Ken and Ruth Davee Department of Neurology, Northwestern University Feinberg School of Medicine, Chicago, IL, 60611, USA; Medical Scientist Training Program, Northwestern University Feinberg School of Medicine, Chicago, IL, 60611, USA.
Ken and Ruth Davee Department of Neurology, Northwestern University Feinberg School of Medicine, Chicago, IL, 60611, USA.
Neurotherapeutics. 2024 Oct;21(6):e00425. doi: 10.1016/j.neurot.2024.e00425. Epub 2024 Jul 25.
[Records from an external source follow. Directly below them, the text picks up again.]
$ cat src/rtl/dlx_pkg.sv
// Shared DLX front-end definitions: fetch FSM states, the fetch payload
// (instruction word plus its address), the NOP word and the default reset PC.
package dlx_pkg;

  localparam int unsigned XLEN = 32;

  localparam logic [XLEN-1:0] DEFAULT_RESET_PC = 32'h0000_0000;
  localparam logic [XLEN-1:0] NOP_INSTR        = 32'h0000_0000;
  localparam logic [XLEN-1:0] INSTR_BYTES      = 32'd4;

  typedef enum logic [1:0] {
    ST_IDLE  = 2'd0,
    ST_FETCH = 2'd1,
    ST_HOLD  = 2'd2
  } fetch_state_t;

  typedef struct packed {
    logic [XLEN-1:0] data;
    logic [XLEN-1:0] pc;
  } fetch_word_t;

  // Clear the byte offset so an address always names a whole word.
  function automatic logic [XLEN-1:0] word_align(input logic [XLEN-1:0] addr);
    return {addr[XLEN-1:2], 2'b00};
  endfunction

endpackage

$ cat src/rtl/fetch_hold_buf.sv
// One-entry holding buffer for a fetched word that arrived while decode was
// stalled.
// Ports:
//   clk, reset    : clock, synchronous active-high reset
//   load, word_in : capture a word (data + pc) and mark the entry valid
//   clear         : drop the entry once it has moved into IF/ID
//   word_out      : buffered word
//   valid         : entry holds a live word
module fetch_hold_buf
  import dlx_pkg::*;
(
  input  logic        clk,
  input  logic        reset,
  input  logic        load,
  input  logic        clear,
  input  fetch_word_t word_in,
  output fetch_word_t word_out,
  output logic        valid
);

  // Load wins over clear; the two are never requested together.
  always_ff @(posedge clk) begin
    if (reset) begin
      word_out <= '0;
      valid    <= 1'b0;
    end else if (load) begin
      word_out <= word_in;
      valid    <= 1'b1;
    end else if (clear) begin
      valid    <= 1'b0;
    end
  end

endmodule

$ cat src/rtl/instr_fetch.sv
// Instruction fetch stage: drives the instruction memory, feeds the IF/ID
// register and handles stalls and branch redirects.
// Optional feature: BRANCH_DELAY_SLOT_EN -- when defined, the instruction
// sequentially following a taken branch is delivered; otherwise it is
// squashed and a one-cycle bubble is issued.
// Ports:
//   clk, reset                  : clock, synchronous active-high reset
//   imem_req, imem_addr         : fetch request and word-aligned address
//   imem_ack, imem_rdata        : memory response (zero-wait allowed)
//   stall                       : decode cannot accept a new instruction
//   branch_taken, branch_target : redirect request and address
//   instr, pc_out, instr_valid  : IF/ID register
module instr_fetch
  import dlx_pkg::*;
#(
  parameter logic [XLEN-1:0] RESET_PC = DEFAULT_RESET_PC
) (
  input  logic            clk,
  input  logic            reset,
  output logic            imem_req,
  output logic [XLEN-1:0] imem_addr,
  input  logic            imem_ack,
  input  logic [XLEN-1:0] imem_rdata,
  input  logic            stall,
  input  logic            branch_taken,
  input  logic [XLEN-1:0] branch_target,
  output logic [XLEN-1:0] instr,
  output logic [XLEN-1:0] pc_out,
  output logic            instr_valid
);

`ifdef BRANCH_DELAY_SLOT_EN
  localparam bit DELAY_SLOT = 1'b1;
`else
  localparam bit DELAY_SLOT = 1'b0;
`endif

  fetch_state_t    state, state_next;
  logic [XLEN-1:0] pc_q, pc_next, pc_inc;
  logic            pend_q, pend_set, pend_clear;
  logic [XLEN-1:0] pend_target_q, redir_target;
  logic            br_now, redir;
  logic            if_load, if_bubble;
  logic            buf_load, buf_clear, buf_valid;
  fetch_word_t     fetch_word, buf_word, if_word;

  // A redirect is live when a branch arrives unstalled, or one arrived
  // earlier while its following fetch was still outstanding.
  assign br_now       = branch_taken && !stall;
  assign redir        = br_now || pend_q;
  assign redir_target = br_now ? word_align(branch_target) : pend_target_q;
  assign pc_inc       = pc_q + INSTR_BYTES;
  assign fetch_word   = '{data: imem_rdata, pc: pc_q};
  assign imem_addr    = word_align(pc_q);

  // State register.
  always_ff @(posedge clk) begin
    if (reset) state <= ST_IDLE;
    else       state <= state_next;
  end

  // Next-state logic.
  always_comb begin
    state_next = state;
    case (state)
      ST_IDLE:  state_next = ST_FETCH;
      ST_FETCH: if (imem_ack && stall) state_next = ST_HOLD;
      ST_HOLD:  if (!stall) state_next = ST_FETCH;
      default:  state_next = ST_IDLE;
    endcase
  end

  // Datapath control decode.
  always_comb begin
    pc_next    = pc_q;
    if_load    = 1'b0;
    if_bubble  = 1'b0;
    if_word    = fetch_word;
    buf_load   = 1'b0;
    buf_clear  = 1'b0;
    pend_set   = 1'b0;
    pend_clear = 1'b0;
    case (state)
      ST_IDLE: begin
        if (br_now) pc_next = redir_target;
      end
      ST_FETCH: begin
        if (imem_ack) begin
          if (stall) begin
            buf_load = 1'b1;
            pc_next  = pc_inc;
          end else if (redir) begin
            // The arriving word is the one following the branch.
            pc_next    = redir_target;
            pend_clear = 1'b1;
            if_load    = DELAY_SLOT;
            if_bubble  = !DELAY_SLOT;
          end else begin
            if_load = 1'b1;
            pc_next = pc_inc;
          end
        end else if (!stall) begin
          // Decode consumed the previous word and nothing new arrived.
          if_bubble = 1'b1;
          if (br_now) pend_set = 1'b1;
        end
      end
      ST_HOLD: begin
        if (!stall) begin
          if_word   = buf_word;
          buf_clear = 1'b1;
          if (redir) begin
            pc_next    = redir_target;
            pend_clear = 1'b1;
            if_load    = DELAY_SLOT && buf_valid;
            if_bubble  = !DELAY_SLOT;
          end else begin
            if_load = buf_valid;
          end
        end
      end
      default: ;
    endcase
  end

  // PC, request, IF/ID register and pending-redirect registers.
  always_ff @(posedge clk) begin
    if (reset) begin
      pc_q          <= RESET_PC;
      imem_req      <= 1'b0;
      instr         <= NOP_INSTR;
      pc_out        <= RESET_PC;
      instr_valid   <= 1'b0;
      pend_q        <= 1'b0;
      pend_target_q <= '0;
    end else begin
      pc_q     <= pc_next;
      imem_req <= (state_next == ST_FETCH);
      if (if_load) begin
        instr       <= if_word.data;
        pc_out      <= if_word.pc;
        instr_valid <= 1'b1;
      end else if (if_bubble) begin
        instr_valid <= 1'b0;
      end
      if (pend_set) begin
        pend_q        <= 1'b1;
        pend_target_q <= redir_target;
      end else if (pend_clear) begin
        pend_q        <= 1'b0;
      end
    end
  end

  fetch_hold_buf u_hold_buf (
    .clk      (clk),
    .reset    (reset),
    .load     (buf_load),
    .clear    (buf_clear),
    .word_in  (fetch_word),
    .word_out (buf_word),
    .valid    (buf_valid)
  );

endmodule

$ cat config.mk
export PLATFORM = sky130hd
export DESIGN_NAME = instr_fetch
export DESIGN_NICKNAME = d
export VERILOG_FILES = /design/src/rtl/dlx_pkg.sv /design/src/rtl/fetch_hold_buf.sv /design/src/rtl/instr_fetch.sv
export SDC_FILE = /design/constraint.sdc
export NUM_CORES = 1
export LEC_CHECK = 0
export CAP_MARGIN = 20
export CORE_ASPECT_RATIO = 1.5
export CORE_MARGIN = 3
export CORE_UTILIZATION = 52
export DETAILED_ROUTE_END_ITERATION = 12
export HOLD_SLACK_MARGIN = 0.15
export PLACE_DENSITY = 0.8
export SKIP_LAST_GASP = 1
export SLEW_MARGIN = 25
export SYNTH_ARGS = -nofsm -noshare
export SYNTH_HDL_FRONTEND = slang
export SYNTH_HIERARCHICAL = 1
export SYNTH_SLANG_ARGS = --single-unit
$ cat constraint.sdc
create_clock -name clk -period 2.5 [get_ports clk]
set_input_delay 0.25 -clock clk [delete_from_list [all_inputs] [get_ports clk]]
set_output_delay 0.25 -clock clk [all_outputs]
set_load 0.01 [all_outputs]
==> results of run 1 <==
[per-stage QoR]
| stage | instances | worst slack (ns) | util (%) | instance area (um^2) | hold slack [ns] |
|---|---|---|---|---|---|
| after floorplan | 1008 | 0.358 | - | 8930 | 0.386 |
| after global placement | 1360 | 0.113 | 65.5 | 11000 | 0.439 |
| after detailed placement | 1360 | 0.0813 | 65.5 | 11000 | 0.446 |
| after CTS | 1392 | 0.201 | 69.1 | 11600 | 0.320 |
| after global routing | 1392 | 0.0138 | 69.1 | 11600 | 0.353 |
| final | 1392 | 0.196 | 69.1 | 11600 | 0.311 |
[how the worst max path moves through the flow]
stage / from / end / slack (ns) / cells after the start
2_1_floorplan: state[1] / pc_q[28] / 0.36 / 8
3_3_place_gp: stall / pc_q[28] / 0.11 / 6
3_5_place_dp: stall / pc_q[28] / 0.08 / 6
4_1_cts: state[1] / pc_q[28] / 0.20 / 7
5_1_grt: state[1] / pc_q[28] / 0.01 / 7
6_report: state[1] / pc_q[28] / 0.20 / 7
[layout by cell type (no fill, tap or decap), types with 8 or more instances in the layout]
cell type	instances
dfxtp_1	198
clkdlybuf4s50_1	161
nor2_1	154
mux2i_1	139
nand2_1	112
a211oi_1	69
a21oi_1	63
buf_4	50
nand3_1	26
o21ai_0	19
clkbuf_16	17
a31oi_1	12
buf_12	12
a22oi_1	10
nand4_1	9
or3_1	9
o2bb2ai_1	8
nor4_1	8
[worst max-delay path, delay by kind of cell (launching register included)]
family	cells	cell delay [ns]
adder cells (fa/ha/maj)	1	0.19
flip-flops	1	0.40
buffers and inverters	1	0.09
AND/OR/NAND/NOR	3	1.06
AO/OA/AOI/OAI	2	0.49
[state kept, by name, summed over array words and instances (netlist names)]
signal / flops
u_hold_buf/word_out: 64
instr: 32
u_hold_buf/valid: 1
pend_q: 1
pc_q: 32
state: 2
pc_out: 32
pend_target_q: 32
imem_req: 1
instr_valid: 1
[layer usage]
metal  routed length (um)  up-vias  global-route usage, %
met5                    0        -                      0
met1                 9490     3751                   28.6
met3                 1060       58                   3.67
met4                  756        0                   10.6
li1                     -     3922                      -
met2                11600      274                   42.3
[cell families (layout without fill, tap and decap cells)]
kind of cell             Yosys count  in the layout  share of synthesized area (%)
AND/OR/NAND/NOR                  361            361                           18.1
AO/OA/AOI/OAI                    216            216                           16.2
flip-flops                       198            198                           44.4
multiplexers                     139            139                           15.6
buffers and inverters             87            261                           4.99
adder cells (fa/ha/maj)            5              5                          0.701
other                              1              2                         0.0420
[report_power, final]
group	internal (mW)	total, mW	switching, mW	leakage, nW
registers	3.24	3.30	0.0625	1.60
logic	0.447	0.940	0.493	1.90
clock network	1.57	2.79	1.22	0.299
total	5.26	7.04	1.77	3.80
[final cells by class]
class	count	area [um^2]	share of cell area (%)
Clock buffer	20	467	4.01
Clock inverter	12	141	1.22
Inverter	5	18.8	0.161
Multi-Input combinational cell	723	4540	39.1
Sequential cell	198	3960	34.1
Tap cell	210	263	2.26
Timing Repair Buffer	224	2240	19.2
==> flow_summary.json, run 1 <==
{
  "max_freq_mhz": 434,
  "synthTopCellsByArea": "dfxtp_1 44%, mux2i_1 16%, nor2_1 6.5%",
  "yosys-top-cells-count": "198 x dfxtp_1, 154 x nor2_1, 139 x mux2i_1, 112 x nand2_1, 69 x a211oi_1",
  "yosys_warnings": 6,
  "slew_headroom_pct": 48.3,
  "die_area_um2": 18800,
  "cpPeakStageDelay_ns": 0.58,
  "setup_tns_ns": 0,
  "cts_tree": "yes",
  "holdPathEnd": "u_hold_buf/word_out[3]",
  "post_cts_buffers": 0,
  "synth_edf_count": 0,
  "r2r_start": "state[1]",
  "hold_depth": 2,
  "vias": 8005,
  "antenna_found_initial": 0,
  "area_growth_pct": 30.3,
  "coreArea_um2": 16800,
  "cts_root_buf": "clkbuf_16",
  "cts_max_path_buffers": 2,
  "arrival_ns": 2.67,
  "final-setup-viol-count": 0,
  "cpMaxStageDelayCell": "or4_1",
  "total_leakage_power_nw": 3.80,
  "io_pins": 167,
  "final-hold-violation-count": 0,
  "drtAntennaViolNets": 0,
  "drive_above_1_share_pct": 9.05,
  "avgRoutedWirePerCell_um": 16.4,
  "status": "finished, final reports clean",
  "htree_levels": 4,
  "synthArstFlopShare_pct": 0,
  "r2r-end": "pc_q[28]",
  "synth.most_common_cell": "dfxtp_1",
  "drt-vias-per-instance": 5.75,
  "clock_sinks": 198,
  "cp_cell_sequence": "inv_1, ha_1, nor2b_1, a211oi_4, nand3_2, or4_1, a31oi_1",
  "grt_start_max_net_pins": 98,
  "grt_pass1_vias": 7608,
  "rsz0062_at_grt": "false",
  "fill_cells": 1389,
  "reg2reg_setup_slack_ns": 0.20,
  "ff2ff_path_depth": 7,
  "num_rows": 58,
  "critPathCaptureType": "register",
  "cts_made_buffers": 17,
  "yosysTopAreaCell": "dfxtp_1",
  "ys_ff_latch": 198,
  "hp-class": "in2reg",
  "worstPathMaxFanout": 11,
  "dp_hpwl_um": 16100,
  "wl_um": 22900,
  "crit_type": "reg2reg",
  "synth_top_area_share_pct": 44.4,
  "track_usage_pct": 24.0,
  "cts-resized-gates": 0,
  "drt-pass1-iter-count": 7,
  "synth_top_flop_cell": "dfxtp_1",
  "required_ns": 2.86,
  "die_w_um": 113,
  "cts_hold_buf": 0,
  "fin_crit_sh_pct": 92.2,
  "period_needed_ns": 2.30,
  "crit_path_start_kind": "register",
  "finalPower_mw": 7.04,
  "clk_latency_ns": 0.43,
  "grt_remaining_overflow": 0,
  "skew_ns": 0.00930,
  "die_y_um": 166,
  "seq_area_frac_synth_pct": 44.4,
  "ir_drop_mv": 0.438,
  "cap_violations": 0,
  "drt-initial-drc-count": 633,
  "start_util_pct": 53.0,
  "tightest_slew_ns": 0.776,
  "grt_pass1_wl_um": 37500,
  "port_buffers": 162,
  "ys_types": 60,
  "num_antenna_cells": 0,
  "finalWeightedCongestion": 0.903,
  "min-delay-start": "reset",
  "p_per_area_nw_per_um2": 605,
  "clk_transition_reported_paths_ns": 0.07,
  "finalMaxSlewViolations": 0,
  "syn_inst": 1007,
  "drc": 0,
  "netlist_area_um2": 8930,
  "avgSynthCellArea_um2": 8.87,
  "fin_nets": 1243
}
(Power assumes the default switching activity.)
==> run 2, diff against run 1 <==
- CORE_ASPECT_RATIO: 1.5 -> 1.75
- PLACE_DENSITY: 0.8 -> 0.86
==> run 2 against run 1 <==
Net effect: highest routed layer unchanged; clock skew increased by 0.0018 ns; utilization grew 0.75 points; hold slack worse by 0.055 ns; first-iteration DRC count is 13% lower; setup slack improved by 0.064 ns; critical path depth is the same; cell count rose by 0.65%.
==> flow_summary.json, run 2 (same netlist as run 1, synthesis figures left out) <==
{
  "io_pins": 167,
  "grt_pass1_wl_um": 37800,
  "ff2ff_path_depth": 7,
  "skew_ns": 0.0111,
  "port_buffers": 162,
  "num_rows": 62,
  "r2r-end": "pc_q[28]",
  "dp_slack_ns": 0.189,
  "die_w_um": 105,
  "worstPathMaxFanout": 10,
  "grt_start_max_net_pins": 72,
  "tightest_slew_ns": 0.618,
  "wl_um": 23600,
  "status": "finished, final reports clean",
  "largest-register": "u_hold_buf/word_out",
  "drt-pass1-iter-count": 5,
  "ir_drop_mv": 0.462,
  "p_int_mw": 5.22,
  "dpl_cell_area_um2": 11000,
  "hold_depth": 2,
  "fill_cells": 1307,
  "p_per_area_nw_per_um2": 609,
  "drive_above_1_share_pct": 8.58,
  "crit_type": "reg2reg",
  "start_util_pct": 53.8,
  "arrival_ns": 2.59,
  "fin_crit_sh_pct": 89.6,
  "hp-class": "in2reg",
  "finalMaxSlewViolations": 0,
  "clock_sinks": 198,
  "slew_headroom_pct": 58.4,
  "pwr-share-comb_pct": 13.3,
  "min-delay-start": "reset",
  "sw_frac_of_total_pct": 26.2,
  "total_leakage_power_nw": 3.76,
  "mostFrequentLayoutCell": "dfxtp_1",
  "grt_most_used_layer": "met2",
  "fin_nets": 1238,
  "cts_made_buffers": 17,
  "use_met1_pct": 28.1,
  "period_needed_ns": 2.24,
  "stdcell_count": 1401,
  "clock_power_share_pct": 39.9,
  "antenna_found_initial": 0,
  "die_y_um": 179,
  "drtAntennaViolNets": 0,
  "area_growth_pct": 29.9,
  "grtUsageMet3_pct": 3.01,
  "power_frac_seq_pct": 46.8,
  "num_antenna_cells": 0,
  "cts_tree": "yes",
  "track_usage_pct": 24.3,
  "hold_ws_ns": 0.257,
  "final-setup-viol-count": 0,
  "cpPeakStageDelay_ns": 0.57,
  "cts_root_buf": "clkbuf_16",
  "clk_latency_ns": 0.43,
  "reg2reg_setup_slack_ns": 0.26,
  "final-hold-violation-count": 0,
  "die_area_um2": 18800,
  "finalWeightedCongestion": 0.877,
  "finalInstanceArea_um2": 11600,
  "largest_reg_flops": 64,
  "final_cell_mix": "198 x dfxtp_1, 161 x clkdlybuf4s50_1, 154 x nor2_1",
  "cts_max_path_buffers": 2,
  "vias": 8074,
  "cp_cell_sequence": "inv_1, ha_1, nor2b_1, a211oi_4, nand3_2, or4_1, a31oi_1",
  "seq_area_um2": 3960,
  "multi_input_area_um2": 4540,
  "drt-initial-drc-count": 553,
  "dp_hpwl_um": 16500,
  "fin_util_pct": 69.9,
  "critPathCaptureType": "register",
  "holdPathEnd": "u_hold_buf/word_out[2]",
  "cpMaxStageDelayCell": "or4_1",
  "crit_path_start_kind": "register",
  "rsz0062_at_grt": "false",
  "setup_tns_ns": 0,
  "required_ns": 2.85,
  "grt_util_met2_pct": 42.5,
  "avgRoutedWirePerCell_um": 16.8,
  "max_freq_mhz": 446,
  "grt_pass1_vias": 7744,
  "drt-vias-per-instance": 5.76,
  "p_sw_mw": 1.85,
  "cap_violations": 0,
  "r2r_start": "state[1]",
  "drc": 0,
  "coreArea_um2": 16600,
  "finalPower_mw": 7.07,
  "place_inst": 1369,
  "layout_setup_ws_ns": 0.260,
  "grt_remaining_overflow": 0,
  "clk_transition_reported_paths_ns": 0.07,
  "htree_levels": 4
}
## run 2: cell types whose count changed in the layout (fill, tap and decap cells not counted)
cell / previous run / this run
clkbuf_1: 0 / 1
clkinv_2: 2 / 0
clkbuf_8: 3 / 0
clkinv_8: 0 / 1
clkinvlp_4: 1 / 0
clkinv_4: 3 / 4
buf_4: 50 / 46
buf_6: 1 / 2
buf_12: 12 / 10
inv_8: 1 / 4
## run 2: layout make-up
type                            instances  area share (%)
Multi-Input combinational cell        723            39.2
Sequential cell                       198            34.2
Timing Repair Buffer                  219            18.8
Clock buffer                           18            3.70
Tap cell                              224            2.42
Clock inverter                         14            1.57
Inverter                                5           0.162
## run 2: routing by layer
layer | up-vias | wire [um]
met2 | 345 | 11900
met4 | 0 | 1370
met5 | - | 0
met3 | 96 | 1230
met1 | 3715 | 9080
li1 | 3918 | -
## run 2: critical path, delay by kind of cell (launching register included)
kind	cells	cell delay, ns
adder cells (fa/ha/maj)	1	0.20
buffers and inverters	1	0.09
AO/OA/AOI/OAI	2	0.43
AND/OR/NAND/NOR	3	1.03
flip-flops	1	0.41
## run 2: power groups by stage
stage	logic (mW)	registers (mW)	clock network [mW]
finish	0.939	3.31	2.82
global route	1.01	3.32	2.97
CTS	0.930	3.31	2.86
detailed placement	0.923	3.38	0
global placement	0.909	3.38	0
floorplan	0.463	3.41	0
## run 2: worst max path at each step
| stage | endpoint | depth (start not counted) | startpoint |
|---|---|---|---|
| global route | pc_q[13] | 8 | state[1] |
| detailed placement | pc_q[9] | 8 | branch_taken |
| floorplan | pc_q[28] | 8 | state[1] |
| global placement | pc_q[2] | 7 | branch_taken |
| CTS | pc_q[28] | 7 | state[1] |
| finish | pc_q[28] | 7 | state[1] |
## run 2: repair_timing
| item | in CTS | in global routing |
|---|---|---|
| buffers inserted | 0 | 0 |
| hold buffers | 0 | 0 |
| resized for setup | 0 | 1 |
| setup endpoints to repair | 0 | 1 |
Alzheimer's disease (AD) is the most common neurodegenerative disorder and is the most common cause of dementia. AD is characterized pathologically by proteinaceous aggregates composed of amyloid beta (Aβ) and tau as well as progressive neurodegeneration. Concurrently with the buildup of protein aggregates, a strong neuroinflammatory response, in the form of reactive astrocytosis and microgliosis, occurs in the AD brain. It has recently been shown that the gut microbiome (GMB), composed of trillions of bacteria in the human intestine, can regulate both reactive astrocytosis and microgliosis in the context of both amyloidosis and tauopathy. Many studies have implicated microglia in these processes. However, growing evidence suggests that interactions between the GMB and astrocytes have a much larger role than previously thought. In this review, we summarize evidence regarding the gut microbiome in the control of reactive astrocytosis in AD.
阿尔茨海默病(AD)是最常见的神经退行性疾病,也是痴呆症最常见的病因。AD 在病理学上的特征是由淀粉样蛋白β(Aβ)和tau 组成的蛋白聚集物以及进行性神经退行性变。随着蛋白聚集物的积累,AD 大脑中会发生强烈的神经炎症反应,表现为反应性星形胶质细胞增生和小胶质细胞增生。最近的研究表明,肠道微生物组(GMB)由人类肠道中的数万亿细菌组成,可以调节淀粉样蛋白病和tau 病中的反应性星形胶质细胞增生和小胶质细胞增生。许多研究都表明小胶质细胞在这些过程中起作用。然而,越来越多的证据表明,肠道微生物组与星形胶质细胞之间的相互作用比以前认为的要大得多。在这篇综述中,我们总结了关于肠道微生物组在 AD 中控制反应性星形胶质细胞增生的证据。